Although he was described as a painter of fruits, animals and musical instruments, no works in those genres have been attributed to him to date. It is believed that he collaborated with other painters such as Joseph Heintz the Younger and Giulio Carpioni and added still life elements or animals in their compositions. An example is the pair of allegories of Touch and Smell (private collection) in which Caldei painted the flowers in an urn, and Giulio Carpioni painted the rest.

Some of his collaborations involved the creation of so-called 'garland paintings'. Garland paintings were first painted in the early 17th century in Antwerp by Jan Brueghel the Elder and subsequently practised by leading Flemish still life painters, such as Daniel Seghers. Paintings in this genre typically show a flower or, less frequently, a fruit garland around a devotional image or portrait. Abraham Brueghel, the grandson of Jan Brueghel the Elder, introduced the genre into Italy, where he worked for 40 years. An example of Caldei's efforts in this genre are a pair of garland paintings of flowers surrounding an image of the angel Gabriel and the Virgin Annunciate (Sotheby's, 10 April 2013 London lot 95). It has not been identified which artist painted the figures in the garlands, which are based on models by Guido Reni.

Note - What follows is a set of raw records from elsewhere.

===== src/rtl/boreal_frame_assembler.sv =====
// ---------------------------------------------------------------------------
// boreal_frame_assembler
//
// Collects channel-tagged ADC samples into NUM_CH-wide frames for the cursor
// pipeline. It hunts for channel 0 and then expects channels 1..NUM_CH-1 in
// strict order. Out-of-order tags, illegal tags and intra-frame stalls raise
// one-cycle error pulses and throw away the partial frame. Completed frames
// are presented on a valid/ready output. A frame that completes while the
// output slot is still occupied is dropped and counted.
//
// Ports
//   clk, rst_n   clock, synchronous active-low reset
//   in_valid     one-cycle strobe per incoming sample
//   in_ch        channel tag of the sample
//   in_data      signed raw ADC sample; the OUT_W MSBs are kept
//   frame_valid  assembled frame is available on frame_data
//   frame_ready  consumer takes the frame when frame_valid && frame_ready
//   frame_data   channel k at bits [k*OUT_W +: OUT_W]
//   frame_seq    index of the frame on frame_data (wraps)
//   err_order    pulse: out-of-sequence or illegal tag
//   err_timeout  pulse: too long between samples inside a frame
//   sync_locked  set by a completed frame, cleared by any error
//   drop_cnt     completed frames lost to backpressure (saturating)
// ---------------------------------------------------------------------------
module boreal_frame_assembler #(
  parameter int NUM_CH      = 8,
  parameter int CH_W        = 3,
  parameter int ADC_W       = 24,
  parameter int OUT_W       = 16,
  parameter int TIMEOUT_CYC = 4096,
  parameter int CNT_W       = 16
) (
  input  logic                    clk,
  input  logic                    rst_n,
  input  logic                    in_valid,
  input  logic [CH_W-1:0]         in_ch,
  input  logic [ADC_W-1:0]        in_data,
  output logic                    frame_valid,
  input  logic                    frame_ready,
  output logic [NUM_CH*OUT_W-1:0] frame_data,
  output logic [CNT_W-1:0]        frame_seq,
  output logic                    err_order,
  output logic                    err_timeout,
  output logic                    sync_locked,
  output logic [CNT_W-1:0]        drop_cnt
);

  localparam int FRAME_W = NUM_CH * OUT_W;
  localparam int TMR_W   = $clog2(TIMEOUT_CYC + 1);
  localparam logic [CH_W-1:0]  LAST_CH  = CH_W'(NUM_CH - 1);
  localparam logic [TMR_W-1:0] TMR_LAST = TMR_W'(TIMEOUT_CYC - 1);

  typedef enum logic {HUNT, FILL} state_t;

  state_t               state_q, state_d;
  logic [CH_W-1:0]      exp_q, exp_d;
  logic [TMR_W-1:0]     tmr_q, tmr_d;
  logic [FRAME_W-1:0]   buf_q, buf_d;
  logic [CNT_W-1:0]     next_seq;
  logic                 order_err, tout_err, complete;
  logic                 tag_legal, slot_free;
  logic [OUT_W-1:0]     sample;
  logic                 unused_data;

  // Keep the MSBs only: truncation toward the sign bit, no rounding.
  assign sample      = in_data[ADC_W-1 -: OUT_W];
  assign unused_data = ^in_data;
  assign tag_legal   = (32'(in_ch) < NUM_CH);
  assign slot_free   = !frame_valid || frame_ready;

  // Next-state logic for the hunt/fill machine, the collect buffer and the
  // intra-frame timer. An illegal tag overrides everything and forces a hunt.
  // A sample arriving in FILL always restarts the timer, which is why an
  // order error and a timeout can never occur in the same cycle.
  always_comb begin
    state_d   = state_q;
    exp_d     = exp_q;
    tmr_d     = tmr_q;
    buf_d     = buf_q;
    order_err = 1'b0;
    tout_err  = 1'b0;
    complete  = 1'b0;
    if (in_valid && !tag_legal) begin
      order_err = 1'b1;
      state_d   = HUNT;
      exp_d     = '0;
      tmr_d     = '0;
      buf_d     = '0;
    end else begin
      case (state_q)
        HUNT: begin
          tmr_d = '0;
          if (in_valid && in_ch == '0) begin
            buf_d              = '0;
            buf_d[0 +: OUT_W]  = sample;
            exp_d              = CH_W'(1);
            state_d            = FILL;
          end
        end
        FILL: begin
          if (in_valid) begin
            tmr_d = '0;
            if (in_ch == exp_q) begin
              buf_d[32'(exp_q)*OUT_W +: OUT_W] = sample;
              if (exp_q == LAST_CH) begin
                complete = 1'b1;
                exp_d    = '0;
                state_d  = HUNT;
              end else begin
                exp_d = exp_q + 1'b1;
              end
            end else begin
              // A fresh channel 0 restarts the frame immediately instead of
              // waiting for the next one in HUNT.
              order_err = 1'b1;
              buf_d     = '0;
              if (in_ch == '0) begin
                buf_d[0 +: OUT_W] = sample;
                exp_d             = CH_W'(1);
              end else begin
                exp_d   = '0;
                state_d = HUNT;
              end
            end
          end else if (tmr_q == TMR_LAST) begin
            tout_err = 1'b1;
            tmr_d    = '0;
            buf_d    = '0;
            exp_d    = '0;
            state_d  = HUNT;
          end else begin
            tmr_d = tmr_q + 1'b1;
          end
        end
        default: begin
          state_d = HUNT;
          exp_d   = '0;
          tmr_d   = '0;
        end
      endcase
    end
  end

  // State register. The buffer is cleared once its frame has been handed to
  // the output stage so nothing from an old frame can linger.
  always_ff @(posedge clk) begin
    if (!rst_n) begin
      state_q <= HUNT;
      exp_q   <= '0;
      tmr_q   <= '0;
      buf_q   <= '0;
    end else begin
      state_q <= state_d;
      exp_q   <= exp_d;
      tmr_q   <= tmr_d;
      buf_q   <= complete ? '0 : buf_d;
    end
  end

  // Output stage. A completed frame loads only if the slot is empty or is
  // being accepted this very cycle; otherwise the held frame stays untouched
  // and the new one is counted as dropped. next_seq only advances on loads so
  // frame_seq numbers the frames the consumer actually sees.
  always_ff @(posedge clk) begin
    if (!rst_n) begin
      frame_valid <= 1'b0;
      frame_data  <= '0;
      frame_seq   <= '0;
      next_seq    <= '0;
      err_order   <= 1'b0;
      err_timeout <= 1'b0;
      sync_locked <= 1'b0;
      drop_cnt    <= '0;
    end else begin
      err_order   <= order_err;
      err_timeout <= tout_err;
      if (order_err || tout_err) begin
        sync_locked <= 1'b0;
      end else if (complete) begin
        sync_locked <= 1'b1;
      end
      if (complete && slot_free) begin
        frame_valid <= 1'b1;
        frame_data  <= buf_d;
        frame_seq   <= next_seq;
        next_seq    <= next_seq + 1'b1;
      end else begin
        if (frame_valid && frame_ready) begin
          frame_valid <= 1'b0;
        end
        if (complete && drop_cnt != '1) begin
          drop_cnt <= drop_cnt + 1'b1;
        end
      end
    end
  end

endmodule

Caldei was also capable of reproducing other artists' models in his own compositions. A pair of canvases depicting a Still Life with Vase of Flowers in a Coastal Landscape Setting (Sotheby's, 7 July 2011 London lot 219) shows his good knowledge of Heintz' paintings. They depict in the foreground vases with flowers, birds on the ground and in flight, a butterfly, a snail and in the background a seascape and glimpses of coastal cities surrounded by mountains.